There were two tunnels at Longdown; Culver Tunnel (248 yards, 227 m) to the west and Perridge Tunnel (836 yards, 764 m) to the east of Longdown.

- Heathfield was a station on the Moretonhampstead line (the Moretonhampstead and South Devon Railway). It had been known as Chudleigh Road but was renamed when it became the junction point. At first the Teign Valley line ran to a bay platform only, with a shunting move the only means of connecting to the other route. This was altered to a running junction on 2 October 1916. It was made a full double junction from May 1943; the intention was to make the line a diversionary route if the Dawlish route should become blocked by enemy action.
- Chudleigh Knighton Halt. Opened 9 June 1924.
- Chudleigh.
- Trusham. There was a short passing loop, and this was much extended in 1943 in connection with the diversionary arrangement referred to above. There was a considerable quarry here, and also at Whetcombe, a short distance towards Exeter.
- Ashton. Originally the northern terminus of the line until 1903.
- Christow.
- Dunsford Halt.
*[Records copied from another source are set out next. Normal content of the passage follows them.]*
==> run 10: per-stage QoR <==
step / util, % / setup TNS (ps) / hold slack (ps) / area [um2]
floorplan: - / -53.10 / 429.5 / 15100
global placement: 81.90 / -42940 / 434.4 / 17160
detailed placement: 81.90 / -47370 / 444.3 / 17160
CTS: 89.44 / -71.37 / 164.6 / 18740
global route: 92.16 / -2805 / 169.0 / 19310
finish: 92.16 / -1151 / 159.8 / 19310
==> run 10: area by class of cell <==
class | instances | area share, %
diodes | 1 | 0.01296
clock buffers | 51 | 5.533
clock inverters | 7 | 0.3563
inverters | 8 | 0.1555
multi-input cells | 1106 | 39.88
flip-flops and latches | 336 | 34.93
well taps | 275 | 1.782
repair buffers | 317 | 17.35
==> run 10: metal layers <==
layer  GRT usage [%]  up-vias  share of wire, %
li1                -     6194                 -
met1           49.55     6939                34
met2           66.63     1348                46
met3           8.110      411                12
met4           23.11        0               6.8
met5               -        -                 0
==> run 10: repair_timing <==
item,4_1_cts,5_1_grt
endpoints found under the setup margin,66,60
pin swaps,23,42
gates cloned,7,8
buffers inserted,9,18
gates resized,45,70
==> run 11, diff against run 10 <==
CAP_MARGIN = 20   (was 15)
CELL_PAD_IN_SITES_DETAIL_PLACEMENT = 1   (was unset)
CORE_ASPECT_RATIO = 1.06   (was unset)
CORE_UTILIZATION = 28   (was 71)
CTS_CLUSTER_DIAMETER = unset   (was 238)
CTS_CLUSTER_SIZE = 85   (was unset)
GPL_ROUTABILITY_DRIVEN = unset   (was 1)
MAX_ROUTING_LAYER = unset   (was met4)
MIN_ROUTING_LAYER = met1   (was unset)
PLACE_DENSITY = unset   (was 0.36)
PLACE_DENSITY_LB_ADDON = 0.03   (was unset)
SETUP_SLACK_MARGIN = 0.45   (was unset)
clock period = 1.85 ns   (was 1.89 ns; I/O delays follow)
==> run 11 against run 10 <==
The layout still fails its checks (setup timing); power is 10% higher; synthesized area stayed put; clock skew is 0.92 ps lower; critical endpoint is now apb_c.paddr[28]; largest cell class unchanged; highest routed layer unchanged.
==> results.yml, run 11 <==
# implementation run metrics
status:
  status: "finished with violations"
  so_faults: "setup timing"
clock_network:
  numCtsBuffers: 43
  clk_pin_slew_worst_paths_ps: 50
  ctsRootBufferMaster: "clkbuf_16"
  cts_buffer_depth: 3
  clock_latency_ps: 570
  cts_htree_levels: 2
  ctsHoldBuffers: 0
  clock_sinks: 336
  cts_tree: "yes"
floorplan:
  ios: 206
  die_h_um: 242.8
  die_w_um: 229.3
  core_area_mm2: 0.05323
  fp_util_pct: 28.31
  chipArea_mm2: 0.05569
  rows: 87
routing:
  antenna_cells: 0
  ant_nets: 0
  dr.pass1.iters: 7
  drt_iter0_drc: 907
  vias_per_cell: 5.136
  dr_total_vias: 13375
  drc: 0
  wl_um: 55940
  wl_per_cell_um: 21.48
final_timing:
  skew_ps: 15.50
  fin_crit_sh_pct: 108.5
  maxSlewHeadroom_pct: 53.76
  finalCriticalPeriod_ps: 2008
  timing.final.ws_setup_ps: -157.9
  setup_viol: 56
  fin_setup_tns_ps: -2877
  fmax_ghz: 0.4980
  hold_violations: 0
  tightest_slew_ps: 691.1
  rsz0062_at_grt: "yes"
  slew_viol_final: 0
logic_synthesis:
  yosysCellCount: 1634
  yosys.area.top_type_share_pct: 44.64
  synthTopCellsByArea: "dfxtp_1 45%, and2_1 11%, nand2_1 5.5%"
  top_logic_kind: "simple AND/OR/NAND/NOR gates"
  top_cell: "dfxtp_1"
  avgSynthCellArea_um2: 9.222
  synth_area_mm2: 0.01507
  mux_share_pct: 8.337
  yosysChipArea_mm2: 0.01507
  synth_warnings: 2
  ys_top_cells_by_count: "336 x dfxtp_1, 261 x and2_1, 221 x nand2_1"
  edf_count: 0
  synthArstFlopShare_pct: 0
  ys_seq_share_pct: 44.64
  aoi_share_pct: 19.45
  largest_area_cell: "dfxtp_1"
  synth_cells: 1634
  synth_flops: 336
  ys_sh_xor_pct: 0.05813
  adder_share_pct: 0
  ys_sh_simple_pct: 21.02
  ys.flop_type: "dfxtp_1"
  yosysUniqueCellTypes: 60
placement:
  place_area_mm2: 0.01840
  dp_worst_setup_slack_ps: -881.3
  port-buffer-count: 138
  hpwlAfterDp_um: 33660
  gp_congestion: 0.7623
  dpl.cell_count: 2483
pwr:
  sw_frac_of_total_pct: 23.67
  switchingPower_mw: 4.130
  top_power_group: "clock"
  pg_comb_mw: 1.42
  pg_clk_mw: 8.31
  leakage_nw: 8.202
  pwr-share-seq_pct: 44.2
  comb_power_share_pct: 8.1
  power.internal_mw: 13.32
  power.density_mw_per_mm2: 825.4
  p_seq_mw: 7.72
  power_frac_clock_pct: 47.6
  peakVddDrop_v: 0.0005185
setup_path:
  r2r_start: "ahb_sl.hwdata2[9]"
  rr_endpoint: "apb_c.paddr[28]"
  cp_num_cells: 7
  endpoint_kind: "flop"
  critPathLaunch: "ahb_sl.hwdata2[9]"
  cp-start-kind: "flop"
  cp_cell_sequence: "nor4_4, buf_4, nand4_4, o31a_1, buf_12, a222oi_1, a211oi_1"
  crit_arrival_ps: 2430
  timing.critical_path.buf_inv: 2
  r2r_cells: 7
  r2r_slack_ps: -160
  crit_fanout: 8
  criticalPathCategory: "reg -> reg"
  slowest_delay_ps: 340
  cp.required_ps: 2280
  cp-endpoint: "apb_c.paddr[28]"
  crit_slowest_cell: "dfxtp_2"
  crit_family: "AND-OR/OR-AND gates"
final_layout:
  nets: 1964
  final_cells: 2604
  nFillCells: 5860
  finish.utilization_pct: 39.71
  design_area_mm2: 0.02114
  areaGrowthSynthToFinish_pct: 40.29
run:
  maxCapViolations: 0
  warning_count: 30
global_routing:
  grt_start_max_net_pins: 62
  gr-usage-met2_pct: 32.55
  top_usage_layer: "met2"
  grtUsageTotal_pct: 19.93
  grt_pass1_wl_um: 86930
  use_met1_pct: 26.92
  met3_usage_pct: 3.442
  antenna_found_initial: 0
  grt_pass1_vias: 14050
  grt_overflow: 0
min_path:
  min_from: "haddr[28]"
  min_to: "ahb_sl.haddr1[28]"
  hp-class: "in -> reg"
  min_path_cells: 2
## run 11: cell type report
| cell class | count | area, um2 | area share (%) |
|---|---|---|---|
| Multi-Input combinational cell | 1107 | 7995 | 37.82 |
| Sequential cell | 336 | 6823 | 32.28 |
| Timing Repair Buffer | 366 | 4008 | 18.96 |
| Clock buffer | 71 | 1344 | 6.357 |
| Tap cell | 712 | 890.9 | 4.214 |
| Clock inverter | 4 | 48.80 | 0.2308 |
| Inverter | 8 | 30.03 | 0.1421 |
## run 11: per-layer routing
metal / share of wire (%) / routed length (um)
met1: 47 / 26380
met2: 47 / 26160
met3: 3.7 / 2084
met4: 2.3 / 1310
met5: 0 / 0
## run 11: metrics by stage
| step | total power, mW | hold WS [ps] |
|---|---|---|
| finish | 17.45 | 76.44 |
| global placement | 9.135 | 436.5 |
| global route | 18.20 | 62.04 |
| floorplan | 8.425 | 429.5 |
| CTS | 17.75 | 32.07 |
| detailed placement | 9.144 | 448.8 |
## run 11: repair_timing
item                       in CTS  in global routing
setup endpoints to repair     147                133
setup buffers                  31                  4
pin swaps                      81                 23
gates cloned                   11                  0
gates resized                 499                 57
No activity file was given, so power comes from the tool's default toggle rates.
Opened 16 January 1928. It was almost two miles (three km) from the village.
- Longdown. Reduced to Longdown Halt on 1 October 1923.
- Ide . Opened 1 July 1903, degraded to a Halt in 1923,
- Alphington Halt. Opened 2 April 1928.
- City Basin Junction was the junction with the Dawlish main line to Exeter.

==Retained infrastructure==
The A38 road now occupies some of the route near to Chudleigh; the intersection at this point is named Chudleigh Station. A short section of the line in Exeter, known as the Alphington Spur, remains a siding for weekly scrap metal freight trains.

Many of the stations and some of the line's infrastructure still exist:

- Alphington Halt was completely demolished, but it is still possible to see the remains of the bridges over Church Road and Ide lane, and the long curving embankment which now runs beside the Alphington spur connection to the A30. The same fate awaited Ide Halt, with St Ida's Close now built over the station site.
- Longdown station survives in remarkably good condition. Perridge Tunnel is blocked, but the shorter Culver Tunnel is open.
- Dunsford Halt was demolished, but the stations at Christow, Ashton and Trusham station are all still extant having been converted to dwellings.
- The stations at Chudleigh, Chudleigh Knighton Halt and Heathfield did not survive.

==Proposed reopening==
Reopening of the Teign Valley line was an option considered in the wake of widespread disruption caused by damage to the mainline track at Dawlish by coastal storms in February 2014. The Transport Secretary, Patrick McLoughlin, ordered a review of alternative inland rail routes but no decision to reopen any line was forthcoming.

The Campaign for Better Transport released a report in January 2019 which described the line as their "Priority 2" for reopening, this is a line which requires further development or a change in circumstances such as housing developments to make it viable.